Skin/nasal mucosa: Imipramine has been tested in models involving heat, electrical and laser stimulation of the skin as well as nasal gaseous CO₂ stimulation [82–86]. Electrical pain was sensitive to the drug, but pain intensity had to be above the pain threshold for detection of analgesia [83]. Sensations from laser stimulation (reflecting a fast heat stimulus) were unaffected by imipramine, whereas the pain to heat from a thermode was decreased [85, 86]. The rate of the heating in the latter study was slow, securing more selective C-fibre activation [85, 87]. Sensation to intracutaneous electrical stimulation was decreased by imipramine. The effect was detectable on both subjective pain ratings and in the evoked potential [82]. The nociceptive withdrawal reflex is initiated by a nociceptive input (typically electrical stimulation) followed by secondary processing in the spinal cord, which initiates the generation of the withdrawal reflex [88]. The effect of the nociceptive withdrawal reflex to sural nerve stimulations was investigated by Poulsen et al.[85]. This group found a profound effect of imipramine on the reflex threshold and subjective pain ratings to single stimulations, whereas the effect on repeated stimulations (reflecting the central, NMDA-mediated integration of the response) was detected only by the subjective pain rating [85].

Muscle: Pain evoked by the cold pressor test was unaffected by imipramine [83]. Deep pressure pain was decreased by imipramine, but the stimulus intensity needed to exceed the pain threshold for a significant effect [83, 85].
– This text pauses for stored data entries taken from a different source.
File: src/rtl/fetch_sequencer_if.sv
// Fetch-side bundle: instruction memory port, decode handshake, redirect and status.
// master = sequencer, slave = memory/decode environment.
interface fetch_sequencer_if #(
    parameter int ADDR_W  = 6,
    parameter int INSTR_W = 32,
    parameter int CNT_W   = 16
);
    logic               start;
    logic [ADDR_W-1:0]  imem_addr;
    logic [INSTR_W-1:0] imem_data;
    logic               ir_valid;
    logic               ir_ready;
    logic [INSTR_W-1:0] ir_data;
    logic [ADDR_W-1:0]  ir_pc;
    logic               redirect_valid;
    logic [ADDR_W-1:0]  redirect_target;
    logic               busy;
    logic               halted;
    logic [CNT_W-1:0]   fetch_cnt;

    modport master (
        input  start, imem_data, ir_ready, redirect_valid, redirect_target,
        output imem_addr, ir_valid, ir_data, ir_pc, busy, halted, fetch_cnt
    );

    modport slave (
        output start, imem_data, ir_ready, redirect_valid, redirect_target,
        input  imem_addr, ir_valid, ir_data, ir_pc, busy, halted, fetch_cnt
    );
endinterface

File: src/rtl/fetch_sequencer.sv
// Instruction fetch sequencer: owns the PC, registers memory words into an
// instruction register and hands them to decode over valid/ready.
module fetch_sequencer #(
    parameter int                  ADDR_W    = 6,
    parameter int                  INSTR_W   = 32,
    parameter logic [ADDR_W-1:0]   RESET_PC  = {ADDR_W{1'b0}},
    parameter logic [INSTR_W-1:0]  HALT_WORD = {INSTR_W{1'b0}},
    parameter int                  CNT_W     = 16
) (
    input  logic               clk,
    input  logic               rst_n,
    fetch_sequencer_if.master  bus
);

    typedef enum logic [1:0] {
        ST_IDLE  = 2'd0,
        ST_FETCH = 2'd1,
        ST_HALT  = 2'd2
    } state_t;

    state_t             r_state;
    state_t             w_next_state;
    logic               r_busy;
    logic               r_halted;
    logic               w_busy_d;
    logic               w_halted_d;

    logic [ADDR_W-1:0]  r_pc;
    logic               r_ir_valid;
    logic [INSTR_W-1:0] r_ir_data;
    logic [ADDR_W-1:0]  r_ir_pc;
    logic [CNT_W-1:0]   r_fetch_cnt;

    logic               w_in_fetch;
    logic               w_redirect;
    logic               w_capture;
    logic               w_is_halt;

    assign w_in_fetch = (r_state == ST_FETCH);
    assign w_is_halt  = (bus.imem_data == HALT_WORD);
    // start outranks redirect, which outranks capture
    assign w_redirect = w_in_fetch && !bus.start && bus.redirect_valid;
    assign w_capture  = w_in_fetch && !bus.start && !bus.redirect_valid
                        && (!r_ir_valid || bus.ir_ready);

    // State register plus registered status flags
    always_ff @(posedge clk or negedge rst_n) begin
        if (!rst_n) begin
            r_state  <= ST_IDLE;
            r_busy   <= 1'b0;
            r_halted <= 1'b0;
        end else begin
            r_state  <= w_next_state;
            r_busy   <= w_busy_d;
            r_halted <= w_halted_d;
        end
    end

    // Next-state decode
    always_comb begin
        w_next_state = r_state;
        case (r_state)
            ST_IDLE: begin
                if (bus.start) w_next_state = ST_FETCH;
                else           w_next_state = ST_IDLE;
            end
            ST_FETCH: begin
                if (w_capture && w_is_halt) w_next_state = ST_HALT;
                else                        w_next_state = ST_FETCH;
            end
            ST_HALT: begin
                if (bus.start) w_next_state = ST_FETCH;
                else           w_next_state = ST_HALT;
            end
            default: w_next_state = ST_IDLE;
        endcase
    end

    // Status outputs decoded from the upcoming state so the flops track the state register
    always_comb begin
        w_busy_d   = 1'b0;
        w_halted_d = 1'b0;
        case (w_next_state)
            ST_FETCH: w_busy_d   = 1'b1;
            ST_HALT:  w_halted_d = 1'b1;
            default: begin
                w_busy_d   = 1'b0;
                w_halted_d = 1'b0;
            end
        endcase
    end

    // PC, instruction register and issue counter
    always_ff @(posedge clk or negedge rst_n) begin
        if (!rst_n) begin
            r_pc        <= RESET_PC;
            r_ir_valid  <= 1'b0;
            r_ir_data   <= {INSTR_W{1'b0}};
            r_ir_pc     <= {ADDR_W{1'b0}};
            r_fetch_cnt <= {CNT_W{1'b0}};
        end else if (bus.start) begin
            r_pc        <= RESET_PC;
            r_ir_valid  <= 1'b0;
            r_fetch_cnt <= {CNT_W{1'b0}};
        end else if (w_redirect) begin
            r_pc       <= bus.redirect_target;
            r_ir_valid <= 1'b0;
        end else if (w_capture) begin
            if (w_is_halt) begin
                // capture implies any held word was just accepted, so the register empties
                r_ir_valid <= 1'b0;
            end else begin
                r_ir_data   <= bus.imem_data;
                r_ir_pc     <= r_pc;
                r_ir_valid  <= 1'b1;
                r_pc        <= r_pc + {{(ADDR_W-1){1'b0}}, 1'b1};
                if (!(&r_fetch_cnt)) begin
                    r_fetch_cnt <= r_fetch_cnt + {{(CNT_W-1){1'b0}}, 1'b1};
                end else begin
                    r_fetch_cnt <= r_fetch_cnt;
                end
            end
        end else if (!w_in_fetch && r_ir_valid && bus.ir_ready) begin
            r_ir_valid <= 1'b0;
        end else begin
            r_ir_valid <= r_ir_valid;
        end
    end

    assign bus.imem_addr = r_pc;
    assign bus.ir_valid  = r_ir_valid;
    assign bus.ir_data   = r_ir_data;
    assign bus.ir_pc     = r_ir_pc;
    assign bus.busy      = r_busy;
    assign bus.halted    = r_halted;
    assign bus.fetch_cnt = r_fetch_cnt;

endmodule

File: src/flat_wrapper.sv
// flat-port wrapper written by rule: the top's interface ports become plain ports
module fetch_sequencer_flat 
#(
    parameter int                  ADDR_W    = 6,
    parameter int                  INSTR_W   = 32,
    parameter logic [ADDR_W-1:0]   RESET_PC  = {ADDR_W{1'b0}},
    parameter logic [INSTR_W-1:0]  HALT_WORD = {INSTR_W{1'b0}},
    parameter int                  CNT_W     = 16
)
  (clk, rst_n, bus_start, bus_imem_data, bus_ir_ready, bus_redirect_valid, bus_redirect_target, bus_imem_addr, bus_ir_valid, bus_ir_data, bus_ir_pc, bus_busy, bus_halted, bus_fetch_cnt);
  fetch_sequencer_if #(.ADDR_W(ADDR_W), .INSTR_W(INSTR_W), .CNT_W(CNT_W)) bus_i ();
  input  logic clk;
  input  logic rst_n;
  input wire logic [$bits(bus_i.start)-1:0] bus_start;
  input wire logic [$bits(bus_i.imem_data)-1:0] bus_imem_data;
  input wire logic [$bits(bus_i.ir_ready)-1:0] bus_ir_ready;
  input wire logic [$bits(bus_i.redirect_valid)-1:0] bus_redirect_valid;
  input wire logic [$bits(bus_i.redirect_target)-1:0] bus_redirect_target;
  output wire logic [$bits(bus_i.imem_addr)-1:0] bus_imem_addr;
  output wire logic [$bits(bus_i.ir_valid)-1:0] bus_ir_valid;
  output wire logic [$bits(bus_i.ir_data)-1:0] bus_ir_data;
  output wire logic [$bits(bus_i.ir_pc)-1:0] bus_ir_pc;
  output wire logic [$bits(bus_i.busy)-1:0] bus_busy;
  output wire logic [$bits(bus_i.halted)-1:0] bus_halted;
  output wire logic [$bits(bus_i.fetch_cnt)-1:0] bus_fetch_cnt;
  assign bus_i.start = bus_start;
  assign bus_i.imem_data = bus_imem_data;
  assign bus_i.ir_ready = bus_ir_ready;
  assign bus_i.redirect_valid = bus_redirect_valid;
  assign bus_i.redirect_target = bus_redirect_target;
  assign bus_imem_addr = bus_i.imem_addr;
  assign bus_ir_valid = bus_i.ir_valid;
  assign bus_ir_data = bus_i.ir_data;
  assign bus_ir_pc = bus_i.ir_pc;
  assign bus_busy = bus_i.busy;
  assign bus_halted = bus_i.halted;
  assign bus_fetch_cnt = bus_i.fetch_cnt;
  fetch_sequencer #(.ADDR_W(ADDR_W), .INSTR_W(INSTR_W), .RESET_PC(RESET_PC), .HALT_WORD(HALT_WORD), .CNT_W(CNT_W)) u_core (.clk(clk), .rst_n(rst_n), .bus(bus_i));
endmodule
File: config.mk
export PLATFORM = sky130hd
export DESIGN_NAME = fetch_sequencer_flat
export DESIGN_NICKNAME = d
export VERILOG_FILES = /design/src/rtl/fetch_sequencer_if.sv /design/src/rtl/fetch_sequencer.sv /design/src/flat_wrapper.sv
export SDC_FILE = /design/constraint.sdc
export NUM_CORES = 1
export LEC_CHECK = 0
export CORE_AREA = 2 2 82 84
export DETAILED_ROUTE_END_ITERATION = 8
export DIE_AREA = 0 0 84 86
export PLACE_DENSITY = 0.87
export REMOVE_ABC_BUFFERS = 1
export SLEW_MARGIN = 20
export SYNTH_ARGS = -nofsm -noshare
export SYNTH_HDL_FRONTEND = slang
export SYNTH_SLANG_ARGS = --single-unit
File: constraint.sdc
create_clock -name clk -period 4.4 [get_ports clk]
set_input_delay 0.66 -clock clk [delete_from_list [all_inputs] [get_ports clk]]
set_output_delay 0.66 -clock clk [all_outputs]
set_load 0.05 [all_outputs]
## Yosys cells after proc, flatten, opt, wreduce, memory -nomap -nowiden

Cells that the tools add are included.

| cells by class | value |
|---|---|
| add/sub/neg operators | 2 |
| equal/unequal tests | 8 |
| muxes and demuxes | 20 |
| bitwise operators | 3 |
| reduce and logical (&&, ||, !) cells | 21 |

Operator list:

| operator | count |
|---|---|
| 2-to-1 mux 16 bit | 5 |
| zero test 32 bit | 1 |
| 2-to-1 mux 6 bit | 4 |
| adder 16 x 1 -> 16 bit (second input constant) | 1 |
| AND reduction 16 bit | 1 |
| 2-to-1 mux 1 bit | 8 |
| AND reduction 4 bit | 2 |
| logical AND 1 bit | 7 |
| adder 6 x 1 -> 6 bit (second input constant) | 1 |
| != test 2 bit (second input constant) | 3 |
| one-hot mux 2 bit (3 select lines) | 1 |
| == test 2 x 1 -> 1 bit (second input constant) | 2 |
| == test 2 bit (second input constant) | 2 |
| zero test 1 bit | 4 |
| 2-to-1 mux 2 bit | 2 |
| nonzero test 4 bit | 1 |
| != test 3 x 2 -> 1 bit (second input constant) | 1 |
| inverter 1 bit | 3 |
| nonzero test 3 bit | 1 |
| zero test 2 bit | 1 |
| AND reduction 2 bit | 1 |
| nonzero test 2 bit | 1 |
| logical OR 1 bit | 1 |

| storage, ports and cells | value |
|---|---|
| register bits | 65 |
| input bits | 43 |
| output and inout port bits | 63 |
| word-level logic and storage cells | 62 |

## Longest topological paths before layout

Gate-level depths: netlist of run 1.

| depth | value |
|---|---|
| depth after elaboration | 9 |
| gate-level depth with buffers | 9 |
| depth with buffers taken out | 6 |

## Least setup slack after synthesis of run 1

Ideal clock, no wire load.

| timing | value |
|---|---|
| kind | register to register |
| from | register u_core.r_fetch_cnt[0] (netlist: u_core.bus.fetch_cnt[0]) |
| to | register u_core.r_fetch_cnt[0] (netlist: u_core.bus.fetch_cnt[0]) |
| setup time | 78 ps |
| arrival | 2269 ps |
| data required time | 4322 ps |
| setup slack | 2053 ps |
| stages on the path, launching flop included | 10 |
| cell sequence | dfrtp_1 -> ha_1 -> and2_1 -> and4_1 -> and3_1 -> buf_2 -> buf_2 -> clkbuf_1 -> o21ai_0 -> a21oi_1 |

| on the way | value |
|---|---|
| word-level cells in the longest chain between the ends | 6 |
| elaborated cells between the ends (all ways) | 9 |
| those cells by class | add/sub (1); eq/ne (1); mux (5); reduce/logical (2) |

Ends and longest elaborated chain:

| item | line | text |
|---|---|---|
| start: declaration | fetch_sequencer.sv:32 | `logic [CNT_W-1:0] r_fetch_cnt;` |
| start signal: assignment | fetch_sequencer.sv:100 | `r_fetch_cnt <= {CNT_W{1'b0}};` |
| start signal: assignment | fetch_sequencer.sv:104 | `r_fetch_cnt <= {CNT_W{1'b0}};` |
| start signal: assignment | fetch_sequencer.sv:118 | `r_fetch_cnt <= r_fetch_cnt + {{(CNT_W-1){1'b0}}, 1'b1};` |
| adder 16 x 1 -> 16 bit | fetch_sequencer.sv:118 |  |
| 2-to-1 mux 16 bit | fetch_sequencer.sv:117 | `if (!(&r_fetch_cnt)) begin` |
| 2-to-1 mux 16 bit | fetch_sequencer.sv:109 | `if (w_is_halt) begin` |
| 2-to-1 mux 16 bit | fetch_sequencer.sv:108 | `end else if (w_capture) begin` |
| 2-to-1 mux 16 bit | fetch_sequencer.sv:105 | `end else if (w_redirect) begin` |
| 2-to-1 mux 16 bit | fetch_sequencer.sv:101 | `end else if (bus.start) begin` |

Several ways; a longest one is shown, not always the timed one. The select of a mux whose other input is x is not followed.
A chain may end at the register's enable or synchronous reset.

## Worst setup path after layout of run 1

| timing | value |
|---|---|
| from | input port bus_imem_data[10] |
| to | register u_core.r_pc[4] (netlist: u_core.bus.imem_addr[4]) |

| on the way | value |
|---|---|
| word-level cells in the longest chain between the ends | 3 |

Ends and longest elaborated chain:

| item | line | text |
|---|---|---|
| start: declaration | flat_wrapper.sv:15 | `input wire logic [$bits(bus_i.imem_data)-1:0] bus_imem_data;` |
| zero test 32 bit | fetch_sequencer.sv:40 | `assign w_is_halt = (bus.imem_data == HALT_WORD);` |
| != test 3 x 2 -> 1 bit (no source line) | n/a |  |
| AND reduction 2 bit (no source line) | n/a |  |
| end signal: assignment | fetch_sequencer.sv:106 | `r_pc <= bus.redirect_target;` |
| end signal: assignment | fetch_sequencer.sv:116 | `r_pc <= r_pc + {{(ADDR_W-1){1'b0}}, 1'b1};` |
| end: declaration | fetch_sequencer.sv:28 | `logic [ADDR_W-1:0] r_pc;` |

Every way passes these cells.

==> flow_metrics.tcl, run 1 <==
set metrics [dict create \
    startpoint_type "input pin" \
    ff_latch_area_um2 1630 \
    met3_length_um 383 \
    start_util 0.470 \
    dp_hpwl_um 5590 \
    antennaDiodeCount 0 \
    cts_root_buffer "clkbuf_8" \
    power.switching_uw 570 \
    fin_worst_skew_ns 0.0108 \
    fin_crit_sh 0.679 \
    die_y_um 86 \
    synth_top_cell_by_area "dfrtp_1" \
    drt-initial-drc-count 125 \
    dr_wl_met2_um 4080 \
    synth-async-reset-ratio 1.00 \
    cts_tree "built" \
    fmax_mhz 335 \
    period_needed_ns 2.99 \
    dp_slack_ns 1.09 \
    p_sw_frac 0.336 \
    drive_above_1_share 0.0559 \
    tns_ns 0 \
    track_usage 0.230 \
    combPwrFrac 0.281 \
    ys_types 41 \
    p_int_uw 1120 \
    hold_viol_final 0 \
    cts_buffers 9 \
    avgSynthCellArea_um2 9.19 \
    wl_met1_um 3300 \
    synthCells 321 \
    overflow 0 \
    finalSetupViolations 0 \
    p_clk_frac 0.311 \
    cts_max_level 3 \
    status "finished clean" \
    rsz0062_at_grt "no" \
    mostFrequentLayoutCells "nand2_1 (122), clkdlybuf4s50_1 (104), dfrtp_1 (65), nor2_1 (13), clkbuf_8 (12)" \
    viasPerCell 5.56 \
    final_util 0.680 \
    cts_post_setup_buffers_inserted 0 \
    grt_pass1_wl_um 13200 \
    maxCapViolations 0 \
    slew_headroom 0.388 \
    die_area_um2 7220 \
    antenna_found_initial 0 \
    wl_per_cell_um 15.7 \
    cp-end-kind "register" \
    slew_violations 0 \
    p_seq_frac 0.408 \
    synth_edf_count 0 \
    drc 0 \
    highest_layer "met4" \
    wirelength_um 7940 \
    nFillCells 482 \
    multiInputGateArea_um2 1250 \
    syn_area_um2 2950 \
    dr_total_vias 2814 \
    area_growth_pct 44.6 \
    worstPathArrival_ns 3.20 \
    yosysTopAreaCellShare 0.551 \
    yosys_warnings 0 \
    seq_area_frac_synth 0.551 \
    clock_latency_ns 0.34 \
    core_area_um2 6280 \
    gp_congestion 0.811 \
    row_count 29 \
    top_level_ports 106 \
    path_class "input pin to register" \
    clk_path_buf_depth 2 \
    p_leak_uw 0.00191 \
    grt_max_degree 54 \
    worst_slew_pin_slew_ns 0.919 \
    finalPower_uw 1690 \
    ys_ff_latch 65 \
    nets 469 \
    fin_ws_ns 1.41 \
    cts_num_sinks 65 \
    synth_area_leaders "dfrtp_1 (55%), nand2_1 (16%), nor4_1 (2.3%)" \
    die_x_um 84 \
    rrSetupSlack_ns 1.88 \
    io_buffers 105 \
    powerDensity_nw_per_um2 397 \
    crit_fanout 53 \
    ant_nets 0 \
    grt_pass1_vias 2645 \
    synth_ff_type "dfrtp_1" \
    ctsHoldBuffers 0 \
    cts.repair.resized 0 \
    layout_commonest_cell "nand2_1" \
    firstDrtPassIters 4 \
    path_clk_slew_ns 0.07 \
    hold_class "input pin to async pin" \
    crit_required_ns 4.61 \
    vdd_drop_max_uv 219 \
]
layout make-up:
type,count,share of cell area
inverter,2,0.00176
timing repair buffer,109,0.252
multi-input combinational,237,0.294
tap,77,0.0226
clock buffer,14,0.0405
sequential,65,0.381
clock inverter,2,0.00821
cell families after synthesis:
group,synth area share
flops,0.551
compound gates,0.105
fa+ha+maj,0.00848
buf+inv,0.0284
mux,0.00382
simple gates,0.297
xor+xnor,0.00594
worst max-delay path, stage by stage:
cell and delay (ns):
clkdlybuf4s50_1 0.42, nor4_1 0.38, and4_1 0.41, a21o_2 0.79
nor2_1 0.11, a2111oi_0 0.41
stage by stage:
step / hold slack [ns] / cells / cell area (um^2)
floorplan: 0.364 / 304 / 2870
global placement: 0.457 / 490 / 4060
detailed placement: 0.461 / 490 / 4060
CTS: 0.341 / 506 / 4270
global route: 0.365 / 506 / 4270
finish: 0.323 / 506 / 4270
Yosys cell counts (3+ instances only):
master    instances
nand2_1         122
dfrtp_1          65
nor2_1           13
a21oi_1          12
nor4_1           11
clkbuf_1          8
nand3_1           8
o31ai_1           7
and3_1            6
or4_1             6
and4_1            5
o41ai_1           5
a211oi_1          4
buf_1             4
buf_2             4
a21o_1            3
and2_1            3
o311ai_0          3
path summary, 6_finish.rpt:
kind | from | to | depth (start not counted)
max in group asynchronous | rst_n | u_core.r_state[1] | 2
max | bus_imem_data[10] | u_core.bus.imem_addr[4] | 6
min reg2reg | u_core.bus.ir_data[7] | u_core.bus.ir_data[7] | 2
min in group clk | u_core.bus.ir_data[7] | u_core.bus.ir_data[7] | 2
max reg2reg | u_core.r_state[1] | u_core.bus.fetch_cnt[5] | 5
min | rst_n | u_core.bus.ir_data[6] | 1
state kept, by name, summed over array words and instances, names as in the netlist:
signal,count
u_core.bus.busy,1
u_core.bus.fetch_cnt,16
u_core.bus.ir_data,32
u_core.bus.halted,1
u_core.bus.imem_addr,6
u_core.r_state,2
u_core.bus.ir_valid,1
u_core.bus.ir_pc,6
metal layers:
metal  vias up  track usage
met5         -            0
met4         0       0.0909
li1       1337            -
met3        22       0.0433
met1      1354        0.293
met2       101        0.390
power groups by stage:
stage	combinational (uW)	sequential [uW]	clock (uW)
after CTS	480	690	536
after floorplan	69.0	904	0
after detailed placement	478	701	0
after global routing	502	697	559
final	476	691	527
after global placement	471	698	0
Power figures use the tool's default switching activity.
==> inputs of run 2 (changes only) <==
Settings changed: CORE_AREA 2 2 82 84 to 2 2 89 91, DIE_AREA 0 0 84 86 to 0 0 91 93, PLACE_DENSITY 0.87 to 0.79.
Clock period 4.4 ns to 2.6 ns, I/O delays scaled along.
==> run 2 against run 1 <==
  * Sequential power up 69%
  * Die area up 17%
  * Count of clock-buffer cells in the layout unchanged
  * Worst setup slack worse by 1.2 ns
  * Critical path depth unchanged
  * Global-route usage down 3.1 points
  * Wire length down 0.81%
  * Flip-flop and latch count unchanged
  * Via count down 2.7%
==> flow_metrics.tcl, run 2 (same netlist as run 1, synthesis figures left out) <==
set metrics [dict create \
    status "finished clean" \
    grt_util_met3 0.0419 \
    top_level_ports 106 \
    dr_total_vias 2738 \
    core_area_um2 7530 \
    fin_hold_ws_ns 0.0912 \
    use_met1 0.258 \
    viasPerCell 5.04 \
    fin_worst_skew_ns 0.00684 \
    final_util 0.584 \
    cts_buffers 9 \
    r2r_cells 6 \
    fin_crit_sh 0.914 \
    crit_fanout 28 \
    gp_congestion 0.839 \
    die_area_um2 8460 \
    worst_slew_pin_slew_ns 0.815 \
    ctsHoldBuffers 0 \
    multiInputGateArea_um2 1250 \
    cts_root_buffer "clkbuf_8" \
    place_inst 527 \
    largest_reg_flops 32 \
    grt_pass1_vias 2752 \
    tns_ns 0 \
    grt_max_degree 32 \
    overflow 0 \
    fmax_mhz 421 \
    path_clk_slew_ns 0.07 \
    cp-startpoint "u_core.bus.fetch_cnt[0]" \
    hold_class "input pin to async pin" \
    period_needed_ns 2.38 \
    cts.repair.resized 0 \
    dp_hpwl_um 5740 \
    finalNonFillerCells 543 \
    cts_num_sinks 65 \
    vdd_drop_max_uv 336 \
    slew_violations 0 \
    row_count 32 \
    startpoint_type "register" \
    max_stage_delay_ns 0.45 \
    grt_pass1_wl_um 13400 \
    layout_commonest_cell "nand2_1" \
    antennaDiodeCount 0 \
    wirelength_um 7880 \
    use_met2 0.315 \
    rsz0062_at_grt "no" \
    mostFrequentLayoutCells "nand2_1 (122), clkdlybuf4s50_1 (104), dfrtp_1 (65), buf_4 (14)" \
    p_leak_uw 0.00197 \
    clock_latency_ns 0.34 \
    crit_required_ns 2.83 \
    cts_max_level 3 \
    worstPathArrival_ns 2.60 \
    die_x_um 91 \
    firstDrtPassIters 4 \
    drt-initial-drc-count 187 \
    ff_latch_area_um2 1630 \
    io_buffers 105 \
    slowest_stage "and3_1" \
    crit_chain "ha_1, and2_1, and4_1, and3_1, nor4_1, mux2_2" \
    hold_viol_final 0 \
    start_util 0.392 \
    drc 0 \
    wl_per_cell_um 14.5 \
    finalPower_uw 2810 \
    antenna_found_initial 0 \
    cts_post_setup_buffers_inserted 0 \
    die_y_um 93 \
    area_growth_pct 49.1 \
    path_class "register to register" \
    clk_path_buf_depth 2 \
    ant_nets 0 \
    track_usage 0.199 \
    nFillCells 697 \
    nets 481 \
    maxCapViolations 0 \
    drive_above_1_share 0.0839 \
    cp-end-kind "register" \
    slew_headroom 0.456 \
    r2r_start "u_core.bus.fetch_cnt[0]" \
    cts_tree "built" \
    busiest_layer "met2" \
    powerDensity_nw_per_um2 639 \
    finalSetupViolations 0 \
]
## run 2: final cells by class
type / instances / area share
clock inverters: 2 / 0.00228
multi-input cells: 237 / 0.285
inverters: 2 / 0.00171
flip-flops and latches: 65 / 0.370
clock buffers: 14 / 0.0415
well taps: 102 / 0.0290
repair buffers: 121 / 0.271
## run 2: power by group
group	total, uW	internal [uW]	leakage, uW	switching, uW
registers	1170	1110	0.000836	62.3
clock network	821	448	0.000102	373
logic	818	287	0.00103	531
## run 2: path summary, 6_finish.rpt
path | to | slack (ns)
max | u_core.bus.fetch_cnt[5] | 0.22
min | u_core.bus.fetch_cnt[6] | 0.09
max reg2reg | u_core.bus.fetch_cnt[5] | 0.22
min reg2reg | u_core.bus.ir_data[28] | 0.47
max in group asynchronous | u_core.bus.ir_data[20] | 1.72
min in group clk | u_core.bus.ir_data[28] | 0.47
Viscera: Non-nociceptive sensations and pain to distension of the oesophagus were investigated by Peghini et al., who found that only the painful sensations were affected [89].

Dosing regimes

Most studies applied high doses (100 mg) compared with clinically used doses (25–50 mg or less in chronic pain), and this could be part of the reason for the overall good effect of imipramine in the majority of studies. However, in the clinical situation there is often a delay of 1–2 weeks before the drug works.

Mechanistic aspects

The tricyclic antidepressants mainly inhibit the serotonergic and norepinephrinergic reuptake, but several mechanisms probably account for the analgesic properties of this drug [90]. The fact that imipramine works through many different analgesic mechanisms may also have contributed to the effects found in several experimental models. However, several studies show a pain-specific action of imipramine with a decrease of sensations at the pain detection threshold or of higher intensity [83, 85, 89].

Other types of analgesics

Delta-9-tetrahydrocannabinol

Acute models

Skin: Delta-9-tetrahydrocannabinol has been tested in models involving sensation to warmth and cold and pain evoked by mechanical [pinprick (von Frey) and brush], cold, heat and electrical stimulation [91–94]. The majority of studies found no effect on the pain parameters except for brush and pinprick evoked pain [94]. However, in an older study applying electrical skin pain and repeated pressure algometry, the pain detection thresholds, but not the pain tolerance thresholds to these pain stimulations, were increased after administration of delta-9-tetrahydrocannabinol.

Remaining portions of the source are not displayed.